C1q and
mannose binding lectin, members of the "defense
collagen" family, are pattern recognition molecules that can trigger rapid enhanced phagocytosis resulting in efficient containment of pathogens or clearance of cellular debris, apoptotic cells and
immune complexes. In addition, interaction of C1q and
mannose binding lectin with the phagocyte alters subsequent phagocyte
cytokine synthesis, and thus may have important implications in directing acute
inflammation as well as long-term protective immunity. The importance of the role of defense
collagens in phagocytosis of apoptotic cells is highlighted by studies in vivo of mice deficient in C1q,
pulmonary surfactant D and
mannose binding lectin in which there is delayed clearance of apoptotic cells.
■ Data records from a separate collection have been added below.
<file path="src/pps_pkg.sv">
// ----------------------------------------------------------------------------
// Preemptive priority scheduler package
// Widths, codes and shared types of the scheduler, its slot memory and its
// sequencer.
// ----------------------------------------------------------------------------
package pps_pkg;

   localparam int SLOTS   = 16;
   localparam int IDX_W   = $clog2(SLOTS);
   localparam int SLOT_W  = 4;
   localparam int BURST_W = 8;
   localparam int TIME_W  = 16;
   localparam int PRIO_W  = 8;

   localparam logic [TIME_W-1:0] TIME_MAX = '1;
   localparam logic [IDX_W-1:0]  LAST_IDX = IDX_W'(SLOTS - 1);

   // Request command codes.
   localparam logic CMD_LOAD = 1'b0;
   localparam logic CMD_TICK = 1'b1;

   typedef struct packed {
      logic [BURST_W-1:0] remaining;
      logic [BURST_W-1:0] orig_burst;
      logic [TIME_W-1:0]  arrive;
      logic [PRIO_W-1:0]  prio;
   } slot_entry_type;

   typedef struct packed {
      logic           wr_en;
      logic [IDX_W-1:0] wr_addr;
      slot_entry_type wr_data;
      logic           rd_en;
      logic [IDX_W-1:0] rd_addr;
   } mem_req_type;

   typedef struct packed {
      logic [TIME_W-1:0] time_now;
      logic [SLOT_W-1:0] selected;
      logic              idle;
      logic              finished;
      logic [TIME_W-1:0] completion;
      logic [TIME_W-1:0] turnaround;
      logic [TIME_W-1:0] waiting;
   } result_type;

   typedef enum logic [2:0] {
      ST_IDLE,
      ST_SCAN,
      ST_DRAIN,
      ST_UPDATE,
      ST_DONE
   } state_type;

endpackage

</file>
<file path="src/pps_req_if.sv">
// ----------------------------------------------------------------------------
// Scheduler request channel
// Valid/ready channel carrying one load or tick request.
// ----------------------------------------------------------------------------
interface pps_req_if import pps_pkg::*;
();
   logic                valid;
   logic                ready;
   logic                command;
   logic [SLOT_W-1:0]   slot;
   logic [BURST_W-1:0]  burst;
   logic [TIME_W-1:0]   arrival;
   logic [PRIO_W-1:0]   priority_req;

   modport source (output valid, command, slot, burst, arrival, priority_req,
                   input ready);
   modport sink   (input valid, command, slot, burst, arrival, priority_req,
                   output ready);
endinterface

</file>
<file path="src/pps_rsp_if.sv">
// ----------------------------------------------------------------------------
// Scheduler response channel
// Valid/ready channel carrying the result of one request.
// ----------------------------------------------------------------------------
interface pps_rsp_if import pps_pkg::*;
();
   logic              valid;
   logic              ready;
   logic [TIME_W-1:0] time_now;
   logic [SLOT_W-1:0] selected;
   logic              idle;
   logic              finished;
   logic [TIME_W-1:0] completion;
   logic [TIME_W-1:0] turnaround;
   logic [TIME_W-1:0] waiting;

   modport source (output valid, time_now, selected, idle, finished, completion,
                   turnaround, waiting,
                   input ready);
   modport sink   (input valid, time_now, selected, idle, finished, completion,
                   turnaround, waiting,
                   output ready);
endinterface

</file>
<file path="src/pps_slot_mem.sv">
// ----------------------------------------------------------------------------
// Scheduler slot memory
// One write port and one read port with registered read data. A per-entry
// valid bit makes never-written slots read as all zero after reset.
// ----------------------------------------------------------------------------
module pps_slot_mem import pps_pkg::*;
(
   input  logic           clock,
   input  logic           reset,
   input  mem_req_type    mem_req,
   output slot_entry_type rd_data
);

   slot_entry_type       mem [SLOTS];
   logic [SLOTS-1:0]     valid_ff;
   slot_entry_type       rd_data_ff;
   logic                 rd_valid_ff;

   always_ff @(posedge clock) begin
      if (mem_req.wr_en) begin
         mem[mem_req.wr_addr] <= mem_req.wr_data;
      end
      if (mem_req.rd_en) begin
         rd_data_ff <= mem[mem_req.rd_addr];
      end
   end

   always_ff @(posedge clock) begin
      if (reset) begin
         valid_ff    <= '0;
         rd_valid_ff <= 1'b0;
      end else begin
         if (mem_req.wr_en) begin
            valid_ff[mem_req.wr_addr] <= 1'b1;
         end
         if (mem_req.rd_en) begin
            rd_valid_ff <= valid_ff[mem_req.rd_addr];
         end
      end
   end

   assign rd_data = rd_valid_ff ? rd_data_ff : '0;

endmodule

</file>
<file path="src/pps_ctrl.sv">
// ----------------------------------------------------------------------------
// Scheduler sequencer
// Writes slots on load requests; on tick requests scans the slot memory one
// entry per cycle, keeps the best ready slot and writes back its new burst.
// ----------------------------------------------------------------------------
module pps_ctrl import pps_pkg::*;
(
   input  logic           clock,
   input  logic           reset,
   pps_req_if.sink        req,
   output mem_req_type    mem_req,
   input  slot_entry_type rd_data,
   output logic           res_valid,
   input  logic           res_take,
   output result_type     res
);

   state_type        state_ff, state_in;
   logic [IDX_W-1:0] addr_ff;
   logic             cand_ff;
   logic [IDX_W-1:0] cand_idx_ff;
   logic             best_valid_ff;
   logic [IDX_W-1:0] best_idx_ff;
   slot_entry_type   best_ff;
   logic [TIME_W-1:0] time_ff;
   result_type       res_ff;

   logic             accept;
   logic             load_hit;
   logic             cand_ready;
   logic             cand_better;
   logic [TIME_W-1:0] time_next;
   logic [BURST_W-1:0] rem_dec;
   logic [TIME_W-1:0] tat;
   result_type       upd_res;

   assign accept   = req.valid && req.ready;
   assign load_hit = accept && (req.command == CMD_LOAD) && (int'(req.slot) < SLOTS);

   // Next state.
   always_comb begin
      state_in = state_ff;
      case (state_ff)
         ST_IDLE: begin
            if (req.valid) begin
               state_in = (req.command == CMD_TICK) ? ST_SCAN : ST_DONE;
            end
         end
         ST_SCAN: begin
            if (addr_ff == LAST_IDX) begin
               state_in = ST_DRAIN;
            end
         end
         ST_DRAIN:  state_in = ST_UPDATE;
         ST_UPDATE: state_in = ST_DONE;
         ST_DONE: begin
            if (res_take) begin
               state_in = ST_IDLE;
            end
         end
         default:   state_in = ST_IDLE;
      endcase
   end

   // Outputs of the sequencer.
   always_comb begin
      req.ready       = 1'b0;
      res_valid       = 1'b0;
      mem_req.wr_en   = 1'b0;
      mem_req.wr_addr = best_idx_ff;
      mem_req.wr_data = best_ff;
      mem_req.wr_data.remaining = rem_dec;
      mem_req.rd_en   = 1'b0;
      mem_req.rd_addr = addr_ff;
      case (state_ff)
         ST_IDLE: begin
            req.ready       = 1'b1;
            mem_req.wr_en   = load_hit;
            mem_req.wr_addr = IDX_W'(req.slot);
            mem_req.wr_data = '{remaining:  req.burst,
                                orig_burst: req.burst,
                                arrive:     req.arrival,
                                prio:       req.priority_req};
         end
         ST_SCAN:   mem_req.rd_en = 1'b1;
         ST_UPDATE: mem_req.wr_en = best_valid_ff;
         ST_DONE:   res_valid = 1'b1;
         default: begin
         end
      endcase
   end

   // A slot is ready when it has work left and has arrived. Only a strictly
   // better slot replaces the current best, so ties keep the lower slot.
   assign cand_ready  = (rd_data.remaining != '0) && (rd_data.arrive <= time_ff);
   assign cand_better = !best_valid_ff
                        || (rd_data.prio < best_ff.prio)
                        || ((rd_data.prio == best_ff.prio)
                            && (rd_data.arrive < best_ff.arrive));

   assign time_next = (time_ff == TIME_MAX) ? time_ff : time_ff + 1'b1;
   assign rem_dec   = best_ff.remaining - 1'b1;
   assign tat       = time_next - best_ff.arrive;

   always_comb begin
      upd_res          = '0;
      upd_res.time_now = time_next;
      upd_res.idle     = 1'b1;
      if (best_valid_ff) begin
         upd_res.selected = SLOT_W'(best_idx_ff);
         upd_res.idle     = 1'b0;
         if (rem_dec == '0) begin
            upd_res.finished   = 1'b1;
            upd_res.completion = time_next;
            upd_res.turnaround = tat;
            upd_res.waiting    = (tat >= TIME_W'(best_ff.orig_burst))
                                 ? tat - TIME_W'(best_ff.orig_burst) : '0;
         end
      end
   end

   always_ff @(posedge clock) begin
      if (reset) begin
         state_ff      <= ST_IDLE;
         addr_ff       <= '0;
         cand_ff       <= 1'b0;
         best_valid_ff <= 1'b0;
         time_ff       <= '0;
      end else begin
         state_ff <= state_in;
         cand_ff  <= (state_ff == ST_SCAN);
         if (state_ff == ST_IDLE) begin
            addr_ff       <= '0;
            best_valid_ff <= 1'b0;
         end else if (state_ff == ST_SCAN) begin
            addr_ff <= addr_ff + 1'b1;
         end
         if (cand_ff && cand_ready && cand_better) begin
            best_valid_ff <= 1'b1;
         end
         if (accept && (req.command == CMD_LOAD)) begin
            time_ff <= '0;
         end else if (state_ff == ST_UPDATE) begin
            time_ff <= time_next;
         end
      end
   end

   always_ff @(posedge clock) begin
      cand_idx_ff <= addr_ff;
      if (cand_ff && cand_ready && cand_better) begin
         best_ff     <= rd_data;
         best_idx_ff <= cand_idx_ff;
      end
      if (accept && (req.command == CMD_LOAD)) begin
         res_ff <= '{time_now: '0, selected: '0, idle: 1'b1, finished: 1'b0,
                     completion: '0, turnaround: '0, waiting: '0};
      end else if (state_ff == ST_UPDATE) begin
         res_ff <= upd_res;
      end
   end

   assign res = res_ff;

endmodule

</file>
<file path="src/preemptive_priority_scheduler.sv">
// ----------------------------------------------------------------------------
// Preemptive priority scheduler
// Tick-driven priority scheduler over a memory of process slots.
// ----------------------------------------------------------------------------
// Usage:
//   req carries one request: command 0 loads a slot (burst, arrival,
//   priority_req) and clears the time counter; command 1 advances one tick,
//   running the ready slot with the smallest priority (ties: earlier arrival,
//   then lower slot). rsp returns exactly one result per request.
//   A load request writes its slot and registers its result when it is
//   accepted. A tick request reads the slot memory one entry per cycle,
//   then passes the drain and update states, where it writes back the
//   chosen slot and registers its result; either result is then offered.
//   One request is in work at a time; the output register holds a result
//   while the receiver stalls, and the next request is accepted meanwhile.
//   A new result waits inside the block until the output register is free.
//   Reset clears the time counter and marks every slot empty at once;
//   no clearing pass is needed and requests are accepted right away.
// ----------------------------------------------------------------------------
module preemptive_priority_scheduler import pps_pkg::*;
(
   input  logic      clock,
   input  logic      reset,
   pps_req_if.sink   req,
   pps_rsp_if.source rsp
);

   mem_req_type    mem_req;
   slot_entry_type rd_data;
   logic           res_valid;
   logic           res_take;
   result_type     res;
   logic           rsp_valid_ff;
   result_type     rsp_data_ff;

   pps_slot_mem u_mem (
      .clock   (clock),
      .reset   (reset),
      .mem_req (mem_req),
      .rd_data (rd_data)
   );

   pps_ctrl u_ctrl (
      .clock     (clock),
      .reset     (reset),
      .req       (req),
      .mem_req   (mem_req),
      .rd_data   (rd_data),
      .res_valid (res_valid),
      .res_take  (res_take),
      .res       (res)
   );

   assign res_take = res_valid && (!rsp_valid_ff || rsp.ready);

   always_ff @(posedge clock) begin
      if (reset) begin
         rsp_valid_ff <= 1'b0;
      end else if (res_take) begin
         rsp_valid_ff <= 1'b1;
      end else if (rsp.ready) begin
         rsp_valid_ff <= 1'b0;
      end
   end

   always_ff @(posedge clock) begin
      if (res_take) begin
         rsp_data_ff <= res;
      end
   end

   assign rsp.valid      = rsp_valid_ff;
   assign rsp.time_now   = rsp_data_ff.time_now;
   assign rsp.selected   = rsp_data_ff.selected;
   assign rsp.idle       = rsp_data_ff.idle;
   assign rsp.finished   = rsp_data_ff.finished;
   assign rsp.completion = rsp_data_ff.completion;
   assign rsp.turnaround = rsp_data_ff.turnaround;
   assign rsp.waiting    = rsp_data_ff.waiting;

   // The sequencer never reads and writes the slot memory in the same cycle.
   a_mem_exclusive: assert property (@(posedge clock) disable iff (reset)
      mem_req.wr_en |-> !mem_req.rd_en)
      else $error("slot memory read and written in the same cycle");

   // A finished slot was run, and its times are ordered.
   a_finish_consistent: assert property (@(posedge clock) disable iff (reset)
      (rsp.valid && rsp.finished) |->
         (!rsp.idle && (rsp.completion >= rsp.turnaround)
          && (rsp.turnaround >= rsp.waiting)))
      else $error("inconsistent completion report");

   // A finished result stays offered until the output register takes it.
   a_result_held: assert property (@(posedge clock) disable iff (reset)
      (res_valid && !res_take) |=> res_valid)
      else $error("result dropped before hand-over");

endmodule
</file>
<file path="src/flat_wrapper.sv">
// flat-port wrapper written by rule: the top's interface ports become plain ports
module preemptive_priority_scheduler_flat import pps_pkg::*;
  (clock, reset, req_valid, req_command, req_slot, req_burst, req_arrival, req_priority_req, req_ready, rsp_valid, rsp_time_now, rsp_selected, rsp_idle, rsp_finished, rsp_completion, rsp_turnaround, rsp_waiting, rsp_ready);
  pps_req_if req_i ();
  pps_rsp_if rsp_i ();
  input  logic clock;
  input  logic reset;
  input wire logic [$bits(req_i.valid)-1:0] req_valid;
  input wire logic [$bits(req_i.command)-1:0] req_command;
  input wire logic [$bits(req_i.slot)-1:0] req_slot;
  input wire logic [$bits(req_i.burst)-1:0] req_burst;
  input wire logic [$bits(req_i.arrival)-1:0] req_arrival;
  input wire logic [$bits(req_i.priority_req)-1:0] req_priority_req;
  output wire logic [$bits(req_i.ready)-1:0] req_ready;
  output wire logic [$bits(rsp_i.valid)-1:0] rsp_valid;
  output wire logic [$bits(rsp_i.time_now)-1:0] rsp_time_now;
  output wire logic [$bits(rsp_i.selected)-1:0] rsp_selected;
  output wire logic [$bits(rsp_i.idle)-1:0] rsp_idle;
  output wire logic [$bits(rsp_i.finished)-1:0] rsp_finished;
  output wire logic [$bits(rsp_i.completion)-1:0] rsp_completion;
  output wire logic [$bits(rsp_i.turnaround)-1:0] rsp_turnaround;
  output wire logic [$bits(rsp_i.waiting)-1:0] rsp_waiting;
  input wire logic [$bits(rsp_i.ready)-1:0] rsp_ready;
  assign req_i.valid = req_valid;
  assign req_i.command = req_command;
  assign req_i.slot = req_slot;
  assign req_i.burst = req_burst;
  assign req_i.arrival = req_arrival;
  assign req_i.priority_req = req_priority_req;
  assign req_ready = req_i.ready;
  assign rsp_valid = rsp_i.valid;
  assign rsp_time_now = rsp_i.time_now;
  assign rsp_selected = rsp_i.selected;
  assign rsp_idle = rsp_i.idle;
  assign rsp_finished = rsp_i.finished;
  assign rsp_completion = rsp_i.completion;
  assign rsp_turnaround = rsp_i.turnaround;
  assign rsp_waiting = rsp_i.waiting;
  assign rsp_i.ready = rsp_ready;
  preemptive_priority_scheduler u_core (.clock(clock), .reset(reset), .req(req_i), .rsp(rsp_i));
endmodule
</file>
Indeed, deficiency of C1q is a risk factor for the development of autoimmunity in both humans and mice, consistent with the hypothesis that inefficient clearance of apoptotic cells results in release of
autoantigens and contributes to the pathology associated with
autoimmune diseases such as
systemic lupus erythematosus. Further understanding of the importance of C1q and
mannose binding lectin in the clearance of apoptotic cells and regulation of
cytokine synthesis and identification of the receptors implicated in mediating these processes should provide novel targets for therapeutic intervention in the control and manipulation of the immune response in terms of both host defense against
infectious disease and tissue repair and remodeling.